WHAT THE EXERCISE ASKS –
Whenever a line in the records below holds the string "mulH", copy it out.

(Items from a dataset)
--- START ---

Context: an optimization exercise on an open-source flow, tuned for small area, a short achievable clock period and few clock cycles. The choices shown serve that exercise and are no tape-out recipe.
Power figures rest on the tool's default switching activity, not on a simulated workload.

Design aluTop, start of the top module:
module aluTop (
	input  logic        clk,
	input  logic        rstN,
	input  logic        cyc,
	input  logic        stb,
	input  logic        we,
	input  logic [2:0]  adr,
	input  logic [31:0] datWr,
	output logic [31:0] datRd,
	output logic        ack
);
For scale: roughly 82 flip-flops, roughly 73 I/O pins, about 13,000 µm² of cells after synthesis.
==> module aluTop, before the edit <==
module aluTop (
	input  logic        clk,
	input  logic        rstN,
	input  logic        cyc,
	input  logic        stb,
	input  logic        we,
	input  logic [2:0]  adr,
	input  logic [31:0] datWr,
	output logic [31:0] datRd,
	output logic        ack
);
	logic [15:0] opA, opB;
	logic [3:0]  opCode;
	logic [15:0] accH, accL;         
	logic [2:0]  cnt;                
	logic        mMul, mDiv;         
	logic req, wrA, wrB, wrOp;
	assign req  = cyc & stb & ~ack;
	assign wrA  = req & we & (adr == 3'd0);
	assign wrB  = req & we & (adr == 3'd1);
	assign wrOp = req & we & (adr == 3'd2);
	logic nMul, nDiv, opLoad, load;
	assign nMul   = (datWr[3:0] == 4'd2);
	assign nDiv   = (datWr[3:0] == 4'd3) | (datWr[3:0] == 4'd4);
	assign opLoad = wrOp & ~((nMul & mMul) | (nDiv & mDiv));
	assign load   = wrA | wrB | opLoad;
	logic [19:0] mulSum;
	logic [15:0] mulH, mulL;
	assign mulSum = {4'd0, accH} + opB * accL[3:0];
	assign mulH   = mulSum[19:4];
	assign mulL   = {mulSum[3:0], accL[15:4]};
	function automatic logic [17:0] divStep(input logic [15:0] r, input logic [1:0] a,
			input logic [15:0] b);
		logic [18:0] w, d1, d2, d3, s3, c3;
		logic [1:0]  q;
		w  = {1'b0, r, a};
		d1 = w - {3'd0, b};
		d2 = w - {2'd0, b, 1'b0};
		s3 = w ^ ~{2'd0, b, 1'b0} ^ ~{3'd0, b};
		c3 = {(w[17:0] & ~{1'd0, b, 1'b0}) | (w[17:0] & ~{2'd0, b}) |
			(~{1'd0, b, 1'b0} & ~{2'd0, b}), 1'b1};
		d3 = s3 + c3 + 19'd1;
		q[1] = ~d2[18];
		q[0] = ~d3[18] | (~d1[18] & d2[18]);
		case (q)
			2'd3:    divStep = {q, d3[15:0]};
			2'd2:    divStep = {q, d2[15:0]};
			2'd1:    divStep = {q, d1[15:0]};
			default: divStep = {q, w[15:0]};
		endcase
	endfunction
	logic [17:0] st1, st2;
	logic [15:0] divH, divL;
	assign st1  = divStep(accH, accL[15:14], opB);
	assign st2  = divStep(st1[15:0], accL[13:12], opB);
	assign divH = st2[15:0];
	assign divL = {accL[11:0], st1[17:16], st2[17:16]};
	logic        sub;
	logic [16:0] asSum;
	logic [15:0] asH;
	assign sub   = opCode[0];
	assign asSum = {1'b0, opA} + {1'b0, opB ^ {16{sub}}} + 17'(sub);
	assign asH   = {{15{sub & ~asSum[16]}}, asSum[16] ^ sub};
	logic doneNow;
	assign doneNow = (cnt <= 3'd1);
	logic isOp0, isOp1, isOp2, isOp3, isOp4, ovf;
	assign isOp0 = (opCode == 4'd0);
	assign isOp1 = (opCode == 4'd1);
	assign isOp2 = (opCode == 4'd2);
	assign isOp3 = (opCode == 4'd3);
	assign isOp4 = (opCode == 4'd4);
	assign ovf   = (opA[15] == opB[15]) & (asSum[15] != opA[15]);
	logic sA, sB, sO, sL, sHL, sHH, sZ, sV;
	always_ff @(posedge clk) begin
		if (!rstN) begin
			ack    <= 1'b0;
			opA    <= '0;
			opB    <= '0;
			opCode <= '0;
			mMul   <= 1'b0;
			mDiv   <= 1'b0;
			cnt    <= 3'd1;
		end else begin
			ack <= req & (we | (adr != 3'd3) | doneNow);
			if (wrA) opA <= datWr[15:0];
			if (wrB) opB <= datWr[15:0];
			if (wrOp) begin
				opCode <= datWr[3:0];
				mMul   <= nMul;
				mDiv   <= nDiv;
			end
			if (wrA | wrB)       cnt <= (mMul | mDiv) ? 3'd4 : 3'd1;
			else if (opLoad)     cnt <= (nMul | nDiv) ? 3'd4 : 3'd1;
			else if (cnt != '0)  cnt <= cnt - 3'd1;
		end
	end
	always_ff @(posedge clk) begin
		if (load) begin
			accH <= 16'd0;
			accL <= wrA ? datWr[15:0] : opA;
		end else if (cnt != '0) begin
			accH <= mMul ? mulH : mDiv ? divH : asH;
			accL <= mMul ? mulL : mDiv ? divL : asSum[15:0];
		end
	end
	always_ff @(posedge clk) begin
		sA  <= (adr == 3'd0);
		sB  <= (adr == 3'd1);
		sO  <= (adr == 3'd2);
		sL  <= (adr == 3'd3) & (isOp0 | isOp1 | isOp2 | isOp3);
		sHL <= (adr == 3'd3) & isOp4;
		sHH <= (adr == 3'd3) & (isOp0 | isOp1 | isOp2);
		sZ  <= (adr == 3'd4) & (isOp3 | isOp4) & (opB == 16'd0);
		sV  <= (adr == 3'd4) & isOp0 & ovf;
	end
	assign datRd[31:16] = {16{sHH}} & accH;
	assign datRd[15:0]  = ({16{sA}} & opA) | ({16{sB}} & opB) | ({12'd0, {4{sO}} & opCode}) |
		({16{sL}} & accL) | ({16{sHL}} & accH) | {14'd0, sZ, sV};
endmodule
Settings: LEC_CHECK=0, ABC_CLOCK_PERIOD_IN_PS=8000, CAP_MARGIN=20, CORE_MARGIN=2, CORE_UTILIZATION=40, SLEW_MARGIN=20; clock period 45.0 ns.
run.sh (not shown) runs the stock make flow with config.mk's settings and CLKGATE_MAP_FILE= SYNTH_SCRIPT=/design/flow/synth_recipe.tcl, a recipe that flattens the netlist after the stock synthesis.
Edit:
--- a/flow/design.v
+++ b/flow/design.v
@@ -38,5 +38,5 @@
 	logic [3:0]  opCode;
 	logic [15:0] accH, accL;         
-	logic [2:0]  cnt;                
+	logic [3:0]  cnt;                
 	logic        mMul, mDiv;         
 	logic req, wrA, wrB, wrOp;
@@ -55,30 +55,16 @@
 	assign mulH   = mulSum[19:4];
 	assign mulL   = {mulSum[3:0], accL[15:4]};
-	function automatic logic [17:0] divStep(input logic [15:0] r, input logic [1:0] a,
+	function automatic logic [16:0] divStep(input logic [15:0] r, input logic a,
 			input logic [15:0] b);
-		logic [18:0] w, d1, d2, d3, s3, c3;
-		logic [1:0]  q;
-		w  = {1'b0, r, a};
-		d1 = w - {3'd0, b};
-		d2 = w - {2'd0, b, 1'b0};
-		s3 = w ^ ~{2'd0, b, 1'b0} ^ ~{3'd0, b};
-		c3 = {(w[17:0] & ~{1'd0, b, 1'b0}) | (w[17:0] & ~{2'd0, b}) |
-			(~{1'd0, b, 1'b0} & ~{2'd0, b}), 1'b1};
-		d3 = s3 + c3 + 19'd1;
-		q[1] = ~d2[18];
-		q[0] = ~d3[18] | (~d1[18] & d2[18]);
-		case (q)
-			2'd3:    divStep = {q, d3[15:0]};
-			2'd2:    divStep = {q, d2[15:0]};
-			2'd1:    divStep = {q, d1[15:0]};
-			default: divStep = {q, w[15:0]};
-		endcase
+		logic [17:0] d;
+		d = {1'b0, r, a} - {2'd0, b};
+		divStep = d[17] ? {1'b0, r[14:0], a} : {1'b1, d[15:0]};
 	endfunction
-	logic [17:0] st1, st2;
+	logic [16:0] st1, st2;
 	logic [15:0] divH, divL;
-	assign st1  = divStep(accH, accL[15:14], opB);
-	assign st2  = divStep(st1[15:0], accL[13:12], opB);
+	assign st1  = divStep(accH, accL[15], opB);
+	assign st2  = divStep(st1[15:0], accL[14], opB);
 	assign divH = st2[15:0];
-	assign divL = {accL[11:0], st1[17:16], st2[17:16]};
+	assign divL = {accL[13:0], st1[16], st2[16]};
 	logic        sub;
 	logic [16:0] asSum;
@@ -88,5 +74,5 @@
 	assign asH   = {{15{sub & ~asSum[16]}}, asSum[16] ^ sub};
 	logic doneNow;
-	assign doneNow = (cnt <= 3'd1);
+	assign doneNow = (cnt <= 4'd1);
 	logic isOp0, isOp1, isOp2, isOp3, isOp4, ovf;
 	assign isOp0 = (opCode == 4'd0);
@@ -105,5 +91,5 @@
 			mMul   <= 1'b0;
 			mDiv   <= 1'b0;
-			cnt    <= 3'd1;
+			cnt    <= 4'd1;
 		end else begin
 			ack <= req & (we | (adr != 3'd3) | doneNow);
@@ -115,7 +101,7 @@
 				mDiv   <= nDiv;
 			end
-			if (wrA | wrB)       cnt <= (mMul | mDiv) ? 3'd4 : 3'd1;
-			else if (opLoad)     cnt <= (nMul | nDiv) ? 3'd4 : 3'd1;
-			else if (cnt != '0)  cnt <= cnt - 3'd1;
+			if (wrA | wrB)       cnt <= mDiv ? 4'd8 : mMul ? 4'd4 : 4'd1;
+			else if (opLoad)     cnt <= nDiv ? 4'd8 : nMul ? 4'd4 : 4'd1;
+			else if (cnt != '0)  cnt <= cnt - 4'd1;
 		end
 	end
Effect: Power falls by well over a third. Die area drops by a quarter to a third. Utilization is higher by 0.23 points. First-iteration DRC count decreases by about a fifth. Register-to-register slack gets better by 2.8 ns. Global-route usage is lower by 1.1 points. Final area drops by a quarter to a third. Sequential power hardly moves. Worst hold slack improves by 0.033 ns. Setup slack got worse by 0.013 ns. Combinational power drops by well over a third. Synthesized cell count fell by a quarter to a third. Clock power falls by about a fifth.
No functional check of the RTL was part of any run of this note.

## re-timing with driven ports
The flow's constraints put no driver on any port. The routed layouts listed below were extracted and timed again, unchanged, in two steps.
Step 1 sets driving cells, clkbuf_16 on the clock port and buf_2 on the other inputs (assumed; they add their load-dependent delay and slew).
Step 2 moves the port delays by t, midway between the first and last clock arrival at a register: inputs arrive t later, outputs are due t later. That takes back most of the time a late clock gives input paths.
a / b / c = ideal ports / drivers / drivers and shift; a / b = the first two.
| run | shift t [ns] | slack for setup (ns) | hold slack, ns |
|---|---|---|---|
| the first run | 0.388 | 32.714 / 32.732 / 32.344 | 0.510 / 0.510 / 0.510 |
| the second run | 0.393 | 32.702 / 32.721 / 32.328 | 0.543 / 0.543 / 0.543 |
After both steps every run listed still meets setup and hold. For the second run, which loses most, drivers alone change the setup slack by +0.019 ns; drivers and shift together by -0.374 ns.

--- END ---

WRITTEN REPLY –
	logic [15:0] mulH, mulL;
	assign mulH   = mulSum[19:4];
			accH <= mMul ? mulH : mDiv ? divH : asH;
 	assign mulH   = mulSum[19:4];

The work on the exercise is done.